- EXERCISE BRIEF: For the listing below, report all lines that hold the word "features".

◇ ◇ ◇ ◇

**src/mlpc_pkg.sv**
```systemverilog
// Package for the two-layer perceptron classifier: sizes, types and the
// fixed Q4.12 weight and bias tables. No dependencies.
package mlpc_pkg;

  localparam int NUM_INPUTS  = 8;
  localparam int NUM_HIDDEN  = 20;
  localparam int NUM_CLASSES = 4;
  localparam int FRAC_BITS   = 12;

  localparam int FEAT_W   = 8;
  localparam int COEF_W   = 16;
  localparam int ACC1_W   = 32;
  localparam int ACC2_W   = 48;
  localparam int HID_W    = ACC1_W - 1;
  localparam int OPND_W   = ACC1_W;
  localparam int ROW_W    = $clog2(NUM_HIDDEN);
  localparam int COL_W    = $clog2(NUM_HIDDEN);
  localparam int IN_IDX_W = $clog2(NUM_INPUTS);
  localparam int CLS_W    = $clog2(NUM_CLASSES);

  typedef logic signed [COEF_W-1:0] coef_t;

  typedef enum logic [2:0] {
    S_IDLE,
    S_L1,
    S_L2,
    S_FLUSH,
    S_OUT
  } state_t;

  // One MAC step issued by the controller
  typedef struct packed {
    logic             load;   // capture features
    logic             mac;    // MAC step valid
    logic             layer;  // 0: hidden layer, 1: output layer
    logic             first;  // first term of a sum: start from bias
    logic             last;   // last term: commit result
    logic [ROW_W-1:0] row;
    logic [COL_W-1:0] col;
  } cmd_t;

  localparam coef_t W1 [NUM_HIDDEN][NUM_INPUTS] = '{
    '{-16'sd1678, -16'sd2911, -16'sd8542,  16'sd897,   16'sd472,   16'sd2456,
      -16'sd1332,  16'sd1239},
    '{-16'sd94,   -16'sd4036,  16'sd2122,  16'sd649,  -16'sd1468, -16'sd981,
      -16'sd605,   16'sd37},
    '{-16'sd2626, -16'sd493,  -16'sd11282, -16'sd372, -16'sd392,  -16'sd1187,
      -16'sd1109,  16'sd723},
    '{ 16'sd856,   16'sd941,   16'sd1779,  16'sd2227,  16'sd2893,  16'sd4654,
       16'sd846,  -16'sd562},
    '{ 16'sd1093,  16'sd2987,  16'sd5054,  16'sd618,   16'sd2094,  16'sd1008,
       16'sd592,   16'sd592},
    '{ 16'sd1552,  16'sd604,   16'sd714,  -16'sd1674, -16'sd4654,  16'sd2683,
       16'sd347,  -16'sd272},
    '{ 16'sd2729,  16'sd4576, -16'sd3726, -16'sd1950,  16'sd417,  -16'sd3536,
       16'sd474,  -16'sd2135},
    '{-16'sd173,  -16'sd2451,  16'sd2037,  16'sd963,  -16'sd8930,  16'sd165,
       16'sd871,  -16'sd1223},
    '{-16'sd1594, -16'sd1384, -16'sd1661,  16'sd1633,  16'sd896,   16'sd3726,
       16'sd371,  -16'sd1606},
    '{-16'sd134,   16'sd177,  -16'sd1894, -16'sd246,  -16'sd9280,  16'sd2091,
      -16'sd34,   -16'sd109},
    '{ 16'sd2523,  16'sd785,   16'sd937,  -16'sd1003,  16'sd193,  -16'sd399,
      -16'sd1055, -16'sd3673},
    '{ 16'sd250,  -16'sd545,  -16'sd15525, 16'sd227,  -16'sd1171, -16'sd68,
       16'sd295,  -16'sd753},
    '{ 16'sd2361,  16'sd3831, -16'sd680,  -16'sd1342, -16'sd983,  -16'sd2387,
       16'sd345,  -16'sd1059},
    '{-16'sd455,  -16'sd594,   16'sd1211,  16'sd1856, -16'sd1130,  16'sd921,
       16'sd514,  -16'sd145},
    '{-16'sd271,   16'sd352,   16'sd1292,  16'sd1198,  16'sd10877, 16'sd894,
       16'sd231,  -16'sd179},
    '{ 16'sd770,   16'sd2686, -16'sd2542, -16'sd1118,  16'sd2793,  16'sd4063,
       16'sd324,  -16'sd2423},
    '{ 16'sd908,   16'sd311,  -16'sd752,  -16'sd393,  -16'sd1916,  16'sd6234,
      -16'sd219,   16'sd777},
    '{-16'sd639,   16'sd3761, -16'sd1578, -16'sd3733, -16'sd1727, -16'sd1196,
       16'sd697,  -16'sd699},
    '{ 16'sd968,  -16'sd202,   16'sd131,  -16'sd976,   16'sd10006, -16'sd3808,
       16'sd46,   -16'sd366},
    '{-16'sd2443, -16'sd120,  -16'sd4712, -16'sd1557, -16'sd1119,  16'sd2201,
       16'sd707,   16'sd129}
  };

  localparam coef_t B1 [NUM_HIDDEN] = '{
     16'sd922,  -16'sd999,   16'sd708,   16'sd2324,  16'sd5460, -16'sd801,
     16'sd2714, -16'sd1486, -16'sd1781, -16'sd2085,  16'sd2555,  16'sd2685,
    -16'sd2327,  16'sd2694,  16'sd2062, -16'sd236,  -16'sd2386, -16'sd647,
    -16'sd16,    16'sd3528
  };

  localparam coef_t W2 [NUM_CLASSES][NUM_HIDDEN] = '{
    '{-16'sd433,   16'sd246,  -16'sd2077, -16'sd5010, -16'sd346,   16'sd4641,
      -16'sd3460,  16'sd415,  -16'sd3000,  16'sd5472,  16'sd1859, -16'sd6015,
      -16'sd3854,  16'sd1861,  16'sd4488,  16'sd2064, -16'sd5140,  16'sd4061,
      -16'sd1074, -16'sd3141},
    '{ 16'sd497,   16'sd591,  -16'sd7222,  16'sd5531,  16'sd4222, -16'sd3020,
       16'sd6197, -16'sd3665,  16'sd1684, -16'sd18362, 16'sd3846, -16'sd11785,
       16'sd3710,  16'sd1318, -16'sd17316, -16'sd7661, -16'sd6436, -16'sd7197,
      -16'sd21278, 16'sd4088},
    '{ 16'sd4330, -16'sd5138,  16'sd4623, -16'sd2444, -16'sd7779,  16'sd1132,
       16'sd1564, -16'sd1936, -16'sd419,   16'sd2240, -16'sd2333,  16'sd6408,
       16'sd155,  -16'sd3276,  16'sd1889,  16'sd1361,  16'sd1265, -16'sd3324,
       16'sd647,   16'sd2865},
    '{-16'sd5611,  16'sd2337, -16'sd10645, 16'sd916,  -16'sd3645, -16'sd543,
      -16'sd2330,  16'sd3803,  16'sd3230, -16'sd3860, -16'sd727,   16'sd918,
      -16'sd6512, -16'sd1578, -16'sd695,  -16'sd4465,  16'sd6440, -16'sd3956,
       16'sd2287, -16'sd3426}
  };

  localparam coef_t B2 [NUM_CLASSES] = '{
    -16'sd445, 16'sd4066, -16'sd726, -16'sd2972
  };

endpackage

```
**src/mlpc_ctrl.sv**
```systemverilog
// Controller for the perceptron classifier: sequences the MAC steps of both
// layers and the handshakes. Depends on mlpc_pkg.
module mlpc_ctrl (
  input  logic            clk,
  input  logic            rst_n,
  input  logic            in_valid,
  output logic            in_stall,
  output logic            out_valid,
  input  logic            out_stall,
  output mlpc_pkg::cmd_t  cmd
);

  mlpc_pkg::state_t               state_r, state_nxt;
  logic [mlpc_pkg::ROW_W-1:0]     row_r, row_nxt;
  logic [mlpc_pkg::COL_W-1:0]     col_r, col_nxt;
  logic                           l1_last, l2_last;

  assign l1_last = (col_r == mlpc_pkg::COL_W'(mlpc_pkg::NUM_INPUTS - 1));
  assign l2_last = (col_r == mlpc_pkg::COL_W'(mlpc_pkg::NUM_HIDDEN - 1));

  // Next state and counters
  always_comb begin
    state_nxt = state_r;
    row_nxt   = row_r;
    col_nxt   = col_r;
    unique case (state_r)
      mlpc_pkg::S_IDLE: begin
        row_nxt = '0;
        col_nxt = '0;
        if (in_valid) state_nxt = mlpc_pkg::S_L1;
      end
      mlpc_pkg::S_L1: begin
        if (l1_last) begin
          col_nxt = '0;
          if (row_r == mlpc_pkg::ROW_W'(mlpc_pkg::NUM_HIDDEN - 1)) begin
            row_nxt   = '0;
            state_nxt = mlpc_pkg::S_L2;
          end else begin
            row_nxt = row_r + 1'b1;
          end
        end else begin
          col_nxt = col_r + 1'b1;
        end
      end
      mlpc_pkg::S_L2: begin
        if (l2_last) begin
          col_nxt = '0;
          if (row_r == mlpc_pkg::ROW_W'(mlpc_pkg::NUM_CLASSES - 1)) begin
            row_nxt   = '0;
            state_nxt = mlpc_pkg::S_FLUSH;
          end else begin
            row_nxt = row_r + 1'b1;
          end
        end else begin
          col_nxt = col_r + 1'b1;
        end
      end
      mlpc_pkg::S_FLUSH: state_nxt = mlpc_pkg::S_OUT;
      mlpc_pkg::S_OUT: begin
        if (!out_stall) state_nxt = mlpc_pkg::S_IDLE;
      end
      default: state_nxt = mlpc_pkg::S_IDLE;
    endcase
  end

  // Outputs and datapath commands
  always_comb begin
    in_stall  = 1'b1;
    out_valid = 1'b0;
    cmd       = '0;
    cmd.row   = row_r;
    cmd.col   = col_r;
    unique case (state_r)
      mlpc_pkg::S_IDLE: begin
        in_stall = 1'b0;
        cmd.load = in_valid;
      end
      mlpc_pkg::S_L1: begin
        cmd.mac   = 1'b1;
        cmd.first = (col_r == '0);
        cmd.last  = l1_last;
      end
      mlpc_pkg::S_L2: begin
        cmd.mac   = 1'b1;
        cmd.layer = 1'b1;
        cmd.first = (col_r == '0);
        cmd.last  = l2_last;
      end
      mlpc_pkg::S_FLUSH: ;
      mlpc_pkg::S_OUT: out_valid = 1'b1;
      default: ;
    endcase
  end

  always_ff @(posedge clk) begin
    if (!rst_n) begin
      state_r <= mlpc_pkg::S_IDLE;
      row_r   <= '0;
      col_r   <= '0;
    end else begin
      state_r <= state_nxt;
      row_r   <= row_nxt;
      col_r   <= col_nxt;
    end
  end

  // Checks
  a_accept_starts: assert property (@(posedge clk) disable iff (!rst_n)
    (state_r == mlpc_pkg::S_IDLE && in_valid) |=> (state_r == mlpc_pkg::S_L1))
    else $error("accepted item did not start layer 1");
  a_l1_range: assert property (@(posedge clk) disable iff (!rst_n)
    (state_r == mlpc_pkg::S_L1) |->
      (row_r < mlpc_pkg::ROW_W'(mlpc_pkg::NUM_HIDDEN) &&
       col_r < mlpc_pkg::COL_W'(mlpc_pkg::NUM_INPUTS)))
    else $error("layer 1 index out of range");
  a_l2_range: assert property (@(posedge clk) disable iff (!rst_n)
    (state_r == mlpc_pkg::S_L2) |->
      (row_r < mlpc_pkg::ROW_W'(mlpc_pkg::NUM_CLASSES) &&
       col_r < mlpc_pkg::COL_W'(mlpc_pkg::NUM_HIDDEN)))
    else $error("layer 2 index out of range");
  a_out_hold: assert property (@(posedge clk) disable iff (!rst_n)
    (state_r == mlpc_pkg::S_OUT && out_stall) |=> (state_r == mlpc_pkg::S_OUT))
    else $error("result dropped while stalled");

endmodule

```
**src/mlpc_dp.sv**
```systemverilog
// Datapath for the perceptron classifier: feature and hidden registers, one
// shared multiplier, accumulator, ReLU and running argmax. Depends on mlpc_pkg.
module mlpc_dp (
  input  logic                         clk,
  input  logic                         rst_n,
  input  mlpc_pkg::cmd_t               cmd,
  input  logic [mlpc_pkg::FEAT_W-1:0]  feat [mlpc_pkg::NUM_INPUTS],
  output logic [mlpc_pkg::CLS_W-1:0]   class_index
);

  logic [mlpc_pkg::FEAT_W-1:0]       feat_r   [mlpc_pkg::NUM_INPUTS];
  logic [mlpc_pkg::HID_W-1:0]        hidden_r [mlpc_pkg::NUM_HIDDEN];
  logic signed [mlpc_pkg::OPND_W-1:0] opnd;
  mlpc_pkg::coef_t                   weight;
  logic signed [mlpc_pkg::ACC2_W-1:0] prod, prod_r;
  logic                              p_vld_r, p_layer_r, p_first_r, p_last_r;
  logic [mlpc_pkg::ROW_W-1:0]        p_row_r;
  logic signed [mlpc_pkg::ACC2_W-1:0] bias, acc_base, acc_sum, acc_r, best_r;
  logic [mlpc_pkg::CLS_W-1:0]        best_idx_r;
  logic                              better;

  // Stage 1: operand and weight select, multiply
  always_comb begin
    if (cmd.layer) begin
      opnd   = {1'b0, hidden_r[cmd.col]};
      weight = mlpc_pkg::W2[cmd.row[mlpc_pkg::CLS_W-1:0]][cmd.col];
    end else begin
      opnd   = {{(mlpc_pkg::OPND_W - mlpc_pkg::FEAT_W){1'b0}},
                feat_r[cmd.col[mlpc_pkg::IN_IDX_W-1:0]]};
      weight = mlpc_pkg::W1[cmd.row][cmd.col[mlpc_pkg::IN_IDX_W-1:0]];
    end
    prod = opnd * weight;
  end

  // Stage 2: accumulate from bias on the first term
  always_comb begin
    if (p_layer_r)
      bias = mlpc_pkg::ACC2_W'(mlpc_pkg::B2[p_row_r[mlpc_pkg::CLS_W-1:0]])
             <<< mlpc_pkg::FRAC_BITS;
    else
      bias = mlpc_pkg::ACC2_W'(mlpc_pkg::B1[p_row_r]);
    acc_base = p_first_r ? bias : acc_r;
    acc_sum  = acc_base + prod_r;
    better   = (p_row_r == '0) || (acc_sum > best_r);
  end

  // Pipeline control bits
  always_ff @(posedge clk) begin
    if (!rst_n) begin
      p_vld_r <= 1'b0;
    end else begin
      p_vld_r <= cmd.mac;
    end
  end

  // Payload registers
  always_ff @(posedge clk) begin
    if (cmd.load) feat_r <= feat;
    prod_r    <= prod;
    p_layer_r <= cmd.layer;
    p_first_r <= cmd.first;
    p_last_r  <= cmd.last;
    p_row_r   <= cmd.row;
    if (p_vld_r) begin
      acc_r <= acc_sum;
      if (p_last_r && !p_layer_r)
        hidden_r[p_row_r] <= acc_sum[mlpc_pkg::ACC1_W-1] ? '0 :
                             acc_sum[mlpc_pkg::HID_W-1:0];
      if (p_last_r && p_layer_r && better) begin
        best_r     <= acc_sum;
        best_idx_r <= p_row_r[mlpc_pkg::CLS_W-1:0];
      end
    end
  end

  assign class_index = best_idx_r;

  // Checks
  a_commit_last: assert property (@(posedge clk) disable iff (!rst_n)
    (cmd.mac && cmd.last) |=> (p_vld_r && p_last_r))
    else $error("last MAC term lost in pipeline");
  a_no_load_mid: assert property (@(posedge clk) disable iff (!rst_n)
    cmd.load |-> !p_vld_r)
    else $error("features reloaded during a computation");
  a_first_class: assert property (@(posedge clk) disable iff (!rst_n)
    (p_vld_r && p_layer_r && p_last_r && p_row_r == '0) |=> (best_idx_r == '0))
    else $error("argmax not seeded by class zero");

endmodule

```
**src/mlp_classifier_8_20_4.sv**
```systemverilog
// Top level of the 8-20-4 perceptron classifier (ReLU hidden layer, argmax).
// Instantiates mlpc_ctrl and mlpc_dp; depends on mlpc_pkg.
//
//  channel | ports                                   | dir
//  --------+-----------------------------------------+-----
//  input   | in_valid, in_stall, in_feature_0..7     | in
//  result  | out_valid, out_stall, out_class_index   | out
//
// One item runs from accept to result valid through 160 hidden-layer and
// 80 output-layer multiply-accumulates on the single shared MAC, then a
// flush state that drains the MAC pipeline. The next item is accepted from
// the cycle after the result is taken.
// rst_n is synchronous, active low, and idles the controller.
// out_stall holds the result; in_stall is high whenever an item is in work.
module mlp_classifier_8_20_4 (
  input  logic                              clk,
  input  logic                              rst_n,
  input  logic                              in_valid,
  output logic                              in_stall,
  input  logic [mlpc_pkg::FEAT_W-1:0]       in_feature_0,
  input  logic [mlpc_pkg::FEAT_W-1:0]       in_feature_1,
  input  logic [mlpc_pkg::FEAT_W-1:0]       in_feature_2,
  input  logic [mlpc_pkg::FEAT_W-1:0]       in_feature_3,
  input  logic [mlpc_pkg::FEAT_W-1:0]       in_feature_4,
  input  logic [mlpc_pkg::FEAT_W-1:0]       in_feature_5,
  input  logic [mlpc_pkg::FEAT_W-1:0]       in_feature_6,
  input  logic [mlpc_pkg::FEAT_W-1:0]       in_feature_7,
  output logic                              out_valid,
  input  logic                              out_stall,
  output logic [mlpc_pkg::CLS_W-1:0]        out_class_index
);

  mlpc_pkg::cmd_t               cmd;
  logic [mlpc_pkg::FEAT_W-1:0]  feat [mlpc_pkg::NUM_INPUTS];

  assign feat[0] = in_feature_0;
  assign feat[1] = in_feature_1;
  assign feat[2] = in_feature_2;
  assign feat[3] = in_feature_3;
  assign feat[4] = in_feature_4;
  assign feat[5] = in_feature_5;
  assign feat[6] = in_feature_6;
  assign feat[7] = in_feature_7;

  mlpc_ctrl u_ctrl (
    .clk       (clk),
    .rst_n     (rst_n),
    .in_valid  (in_valid),
    .in_stall  (in_stall),
    .out_valid (out_valid),
    .out_stall (out_stall),
    .cmd       (cmd)
  );

  mlpc_dp u_dp (
    .clk         (clk),
    .rst_n       (rst_n),
    .cmd         (cmd),
    .feat        (feat),
    .class_index (out_class_index)
  );

endmodule
```
**config.mk**
```make
export PLATFORM = sky130hd
export DESIGN_NAME = mlp_classifier_8_20_4
export DESIGN_NICKNAME = d
export VERILOG_FILES = /design/src/mlpc_pkg.sv /design/src/mlpc_ctrl.sv /design/src/mlpc_dp.sv /design/src/mlp_classifier_8_20_4.sv
export SDC_FILE = /design/constraint.sdc
export NUM_CORES = 2
export LEC_CHECK = 0
export BUFFER_PORTS_ARGS = -buffer_cell sky130_fd_sc_hd__buf_2
export CAP_MARGIN = 20
export CELL_PAD_IN_SITES_DETAIL_PLACEMENT = 1
export CELL_PAD_IN_SITES_GLOBAL_PLACEMENT = 1
export CORE_MARGIN = 5
export CORE_UTILIZATION = 50
export CTS_CLUSTER_SIZE = 25
export DETAILED_ROUTE_END_ITERATION = 8
export PLACE_DENSITY_LB_ADDON = 0.1
export SYNTH_ARGS = -nofsm -noshare
export SYNTH_HDL_FRONTEND = slang
export SYNTH_SLANG_ARGS = --single-unit
```
**constraint.sdc**
```tcl
create_clock -name clk -period 11.1 [get_ports clk]
set_input_delay 0.555 -clock clk [delete_from_list [all_inputs] [get_ports clk]]
set_output_delay 0.555 -clock clk [all_outputs]
set_load 0.02 [all_outputs]
```
==> flow_metrics.tcl <==
set metrics [dict create \
    setup-tns-final_ns 0 \
    syn-num-nets 5672 \
    tightest_slew_ns 1.19 \
    fill_cells 11700 \
    required_ns 11.64 \
    cts_sinks 857 \
    mostFrequentLayoutCell "edfxtp_1" \
    avgRoutedWirePerCell_um 28.6 \
    io_pins 72 \
    cts_root_buffer "clkbuf_16" \
    critPathMaxFanout 54 \
    status "finished clean" \
    cts_resized 0 \
    antenna_found_initial 7 \
    grt_max_degree 65 \
    cts_max_path_buffers 3 \
    cp_slowest_cell "nor2_1" \
    worstPathArrival_ns 10.76 \
    cpPeakStageDelay_ns 0.89 \
    rsz0062_at_grt "false" \
    coreArea_um2 114000 \
    ys.flop_type "edfxtp_1" \
    drive_gt1_share_pct 13.8 \
    numCtsBuffers 84 \
    yosys_warnings 0 \
    syn_inst 4919 \
    start_util_pct 50.3 \
    clkSlewWorstSetupHoldPaths_ns 0.07 \
    setup_viol 0 \
    synth_edf_count 782 \
    hold_viol_final 0 \
    hold_buffers 0 \
    ant_nets 0 \
    syn_area_um2 57600 \
    syn_avg_cell_area_um2 11.7 \
    numPortBuffers 71 \
    whs_ns 0.0623 \
    drtPass1Iterations 7 \
    drt_iter0_drc 4033 \
    die_h_um 349 \
    grt_pass1_wl_mm 282 \
    wl_mm 187 \
    dp_hpwl_mm 133 \
    drc_errors 0 \
    drv_slew 0 \
    fmax_mhz 97.9 \
    dieArea_um2 122000 \
    ys_ff_latch 857 \
    hold_class "in2reg" \
    grt_use_total_pct 30.8 \
    grt_overflow 0 \
    num_vias 40800 \
    finalNetCount 5725 \
    relSlewSlack_pct 21.0 \
    cts_tree "done" \
    cap_violations 0 \
    die_x_um 349 \
    mostFrequentLayoutCells "edfxtp_1 (782), inv_1 (582), nor2_1 (445)" \
    fin_crit_sh_pct 92.0 \
    min_path_cells 1 \
    grt_pass1_vias 43100 \
    synthDistinctLibCells 87 \
    final_core_util_pct 55.0 \
    place_congestion 0.975 \
    clock_latency_ns 0.67 \
    postCtsSetupBuffers 0 \
    async_flop_share_pct 0 \
    clock_skew_ns 0.0649 \
    crit_top_cell "fa_1" \
    h-tree-depth 3 \
    core.rowCount 124 \
    vias_per_cell 6.23 \
    path_class "reg2reg" \
    period_needed_ns 10.21 \
    worst-r2r-cell-count 28 \
    yosysSeqAreaShare_pct 43.4 \
    cp-end-kind "flip-flop" \
    worstSetupStartpointType "flip-flop" \
    syn2layout_area_growth_pct 9.31 \
]
==> layer usage <==
layer  routed length, um  global-route usage, %  share of wire [%]
met1               75200                   41.4                 40
met2               90100                   51.2                 48
met3               13000                   4.23                6.9
met4                9180                   12.5                4.9
met5                  27                      0              0.014
==> cells in the mapped netlist (all sizes together), types with 9 or more instances <==
cell type | count | share of area [%]
o211ai | 46 | 0.60
inv | 587 | 3.8
or3 | 12 | 0.13
and2 | 48 | 0.52
o22ai | 10 | 0.11
xnor2 | 64 | 0.97
a211oi | 24 | 0.31
xor2 | 30 | 0.46
nand2 | 423 | 2.8
nor2b | 81 | 0.88
buf | 152 | 1.5
mux2 | 32 | 0.63
a22oi | 10 | 0.13
a21o | 66 | 0.86
fa | 405 | 14
o21ai | 198 | 1.8
mux2i | 21 | 0.37
nand2b | 58 | 0.63
o21bai | 20 | 0.26
a221oi | 14 | 0.22
nand4 | 27 | 0.32
or2 | 10 | 0.11
nand3 | 67 | 0.58
dfxtp | 75 | 2.6
a21oi | 282 | 2.6
nor2 | 465 | 3.0
o21a | 44 | 0.57
clkbuf | 118 | 0.77
a311oi | 16 | 0.24
a31oi | 49 | 0.60
edfxtp | 782 | 41
and3 | 17 | 0.18
o31ai | 10 | 0.13
o2111ai | 10 | 0.15
nor3 | 41 | 0.36
mux4 | 206 | 8.1
o311ai | 16 | 0.27
ha | 280 | 6.1
o221ai | 9 | 0.14
==> cells by family after synthesis <==
logic type,Yosys count,share of synthesized area [%]
and+or+nand+nor,1269,9.81
AOI/OAI and AO/OA,894,10.1
buffers and inverters,861,6.09
DFF,857,43.4
adders and majority gates,685,20.2
muxes,259,9.05
xor gates and xnor gates,94,1.43
==> path summary, 6_finish.rpt <==
kind / slack [ns] / from / endpoint
setup / recovery: 0.89 / u_ctrl.col_r[1] / u_dp.prod_r[41]
hold / removal: 0.06 / in_feature_0[2] / u_dp.feat_r[58]
setup reg to reg: 0.89 / u_ctrl.col_r[1] / u_dp.prod_r[41]
hold reg to reg: 0.62 / u_ctrl.state_r[0] / u_ctrl.state_r[0]
==> worst max-delay path: cells and delay by family, from the launching register on <==
| family | cells | cell delay (ns) |
|---|---|---|
| flip-flops | 1 | 0.83 |
| AO/OA/AOI/OAI | 9 | 2.87 |
| buffers and inverters | 5 | 0.76 |
| adder cells (fa/ha/maj) | 7 | 3.47 |
| AND/OR/NAND/NOR | 7 | 2.08 |
==> stage by stage <==
stage | cell area [um2] | cells | worst slack, ns
3_3_place_gp | 59800 | 6367 | 1.10
4_1_cts | 62700 | 6520 | 0.998
2_1_floorplan | 57600 | 4919 | 2.58
3_5_place_dp | 59900 | 6370 | 1.06
5_1_grt | 62900 | 6548 | 0.402
6_report | 62900 | 6549 | 0.886
==> sequential cells by signal, indices dropped and copies added, names as in the netlist, named ones only <==
register and count:
u_ctrl.col_r 5, u_dp.p_first_r 1, u_dp.feat_r 64, u_dp.prod_r 48, u_dp.best_r 48, u_dp.class_index 2
u_ctrl.row_r 5, u_dp.p_last_r 1, u_dp.p_vld_r 1, u_dp.hidden_r 620, u_dp.p_row_r 5, u_ctrl.state_r 3
u_dp.acc_r 48, u_dp.p_layer_r 1
==> area by class of cell <==
class	instances	area [um2]	area share [%]
multi-input combinational	3201	29300	46.6
sequential	857	25000	39.8
clock buffer	104	2280	3.63
inverter	591	2220	3.53
tap	1512	1890	3.01
timing repair buffer	237	1700	2.69
clock inverter	46	522	0.829
antenna	1	2.50	0.00398
Power is not shown: default switching activity piles up to over one toggle a cycle in this logic, so the estimate is an artifact.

◇ ◇ ◇ ◇

- PROBLEM SOLUTION:
    logic             load;   // capture features
    else $error("features reloaded during a computation");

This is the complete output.